REQUIRED ACTION>
Your answer should reproduce every line of the material in which the word "sequence" occurs.

THE DATA>
## src/include/mem_sched_macros.svh

```systemverilog
// Sizing macros for the banked memory request scheduler
// Lane, bank, queue and field widths

`ifndef MEM_SCHED_MACROS_SVH
`define MEM_SCHED_MACROS_SVH

// Lanes per core request and memory banks
`define MS_NUM_LANES    4
`define MS_NUM_BANKS    2
`define MS_NUM_BATCHES  (`MS_NUM_LANES / `MS_NUM_BANKS)

// Request queue depth, also the number of read slots
`define MS_QUEUE_SIZE   4

`define MS_ADDR_W       32
`define MS_DATA_W       32
`define MS_CORE_TAG_W   8

`endif

```

## src/design/mem_sched_pkg.sv

```systemverilog
// Shared types for the memory scheduler
// Field typedefs and request/response structs

`default_nettype none

package mem_sched_pkg;

`include "mem_sched_macros.svh"

    typedef logic [`MS_ADDR_W-1:0]                 addr_t;
    typedef logic [`MS_DATA_W-1:0]                 data_t;
    typedef logic [`MS_DATA_W/8-1:0]               byteen_t;
    typedef logic [`MS_NUM_LANES-1:0]              lane_mask_t;
    typedef logic [`MS_NUM_BANKS-1:0]              bank_mask_t;
    typedef logic [`MS_CORE_TAG_W-1:0]             core_tag_t;
    typedef logic [$clog2(`MS_QUEUE_SIZE)-1:0]     slot_t;
    typedef logic [$clog2(`MS_NUM_BATCHES)-1:0]    batch_t;

    // Sent with every bank request, echoed back by the bank
    typedef struct packed {
        batch_t batch;
        slot_t  slot;
    } mem_tag_t;

    typedef struct packed {
        logic                               rw;
        lane_mask_t                         mask;
        byteen_t [`MS_NUM_LANES-1:0]        byteen;
        addr_t   [`MS_NUM_LANES-1:0]        addr;
        data_t   [`MS_NUM_LANES-1:0]        data;
        core_tag_t                          tag;
    } core_req_t;

    // Queue entry: the core tag is parked in the tag table
    typedef struct packed {
        logic                               rw;
        lane_mask_t                         mask;
        byteen_t [`MS_NUM_LANES-1:0]        byteen;
        addr_t   [`MS_NUM_LANES-1:0]        addr;
        data_t   [`MS_NUM_LANES-1:0]        data;
        slot_t                              slot;
    } queued_req_t;

    typedef struct packed {
        logic     rw;
        byteen_t  byteen;
        addr_t    addr;
        data_t    data;
        mem_tag_t mem_tag;
    } bank_req_t;

    typedef struct packed {
        data_t    data;
        mem_tag_t mem_tag;
    } bank_rsp_t;

    typedef struct packed {
        lane_mask_t                         mask;
        data_t [`MS_NUM_LANES-1:0]          data;
        core_tag_t                          tag;
    } core_rsp_t;

endpackage

`default_nettype wire

```

## src/design/tag_table.sv

```systemverilog
// Read slot allocator
// Holds core tag and original lane mask per outstanding read

`timescale 1ns/1ps
`default_nettype none

`include "mem_sched_macros.svh"

module tag_table import mem_sched_pkg::*; (
    input  logic       clk,
    input  logic       reset,
    input  logic       alloc,
    input  core_tag_t  alloc_tag,
    input  lane_mask_t alloc_mask,
    output slot_t      slot_free,
    output logic       slots_full,
    output logic       slots_idle,
    input  logic       release_en,
    input  slot_t      release_slot,
    input  slot_t      lookup_slot,
    output core_tag_t  lookup_tag,
    output lane_mask_t lookup_mask
);

    logic [`MS_QUEUE_SIZE-1:0] in_use;
    core_tag_t                 tag_mem  [`MS_QUEUE_SIZE];
    lane_mask_t                mask_mem [`MS_QUEUE_SIZE];

    // Lowest free slot wins
    always_comb begin
        slot_free = '0;
        for (int i = `MS_QUEUE_SIZE - 1; i >= 0; i--) begin
            if (!in_use[i]) begin
                slot_free = slot_t'(i);
            end
        end
    end

    assign slots_full = &in_use;
    assign slots_idle = ~|in_use;

    always_ff @(posedge clk) begin
        if (reset) begin
            in_use <= '0;
        end else begin
            if (alloc) begin
                in_use[slot_free] <= 1'b1;
            end
            if (release_en) begin
                in_use[release_slot] <= 1'b0;
            end
        end
    end

    always_ff @(posedge clk) begin
        if (alloc) begin
            tag_mem[slot_free]  <= alloc_tag;
            mask_mem[slot_free] <= alloc_mask;
        end
    end

    assign lookup_tag  = tag_mem[lookup_slot];
    assign lookup_mask = mask_mem[lookup_slot];

endmodule

`default_nettype wire

```
===== config.mk =====
export PLATFORM = sky130hd
export DESIGN_NAME = bank_rsp_arb
export DESIGN_NICKNAME = d
export VERILOG_FILES = /design/src/design/mem_sched_pkg.sv /design/src/design/bank_rsp_arb.sv
export VERILOG_INCLUDE_DIRS = /design/src /design/src/include
export SDC_FILE = /design/constraint.sdc
export NUM_CORES = 1
export LEC_CHECK = 0
export BUFFER_PORTS_ARGS = -buffer_cell sky130_fd_sc_hd__buf_2
export CAP_MARGIN = 10
export CORE_MARGIN = 2
export CORE_UTILIZATION = 28
export DETAILED_ROUTE_END_ITERATION = 7
export GPL_TIMING_DRIVEN = 0
export PLACE_DENSITY = 0.85
export SYNTH_ARGS = -nofsm -noshare
export SYNTH_HDL_FRONTEND = slang
export SYNTH_SLANG_ARGS = --single-unit

===== constraint.sdc =====
create_clock -name vclk -period 1.2
set_input_delay 0.12 -clock vclk [all_inputs]
set_output_delay 0.12 -clock vclk [all_outputs]
set_load 0.01 [all_outputs]
### src/include/stream_settings.svh
// size settings for the tagged word stream: data width, sequence width, fifo depth
`ifndef STREAM_SETTINGS_SVH
`define STREAM_SETTINGS_SVH

// ========================================
// payload
// ========================================

// width of one data word on the ingress port
`define STREAM_DATA_W 16

// sequence tag width, tags wrap modulo 2**STREAM_SEQ_W
`define STREAM_SEQ_W 6

// ========================================
// buffer
// ========================================

// fifo entries, need not be a power of two
// the output register of the egress side holds one more word
`define STREAM_FIFO_DEPTH 8

`endif

### src/logic/stream_pkg.sv
// shared types of the stream buffer: data word, sequence tag, fifo entry, fill level
`include "stream_settings.svh"

package stream_pkg;

  // raw payload word as seen on in_data_i
  typedef logic [`STREAM_DATA_W-1:0] data_t;

  // sequence tag, counts accepted words since the last flush
  typedef logic [`STREAM_SEQ_W-1:0] seq_t;

  // ========================================
  // fifo payload and egress output
  // ========================================

  // tag in the upper bits, data in the lower bits
  typedef struct packed {
    seq_t  seq;
    data_t data;
  } entry_t;

  // occupancy from 0 up to depth inclusive
  typedef logic [$clog2(`STREAM_FIFO_DEPTH + 1)-1:0] level_t;

endpackage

WRITTEN ANSWER>
// size settings for the tagged word stream: data width, sequence width, fifo depth
// sequence tag width, tags wrap modulo 2**STREAM_SEQ_W
// shared types of the stream buffer: data word, sequence tag, fifo entry, fill level
  // sequence tag, counts accepted words since the last flush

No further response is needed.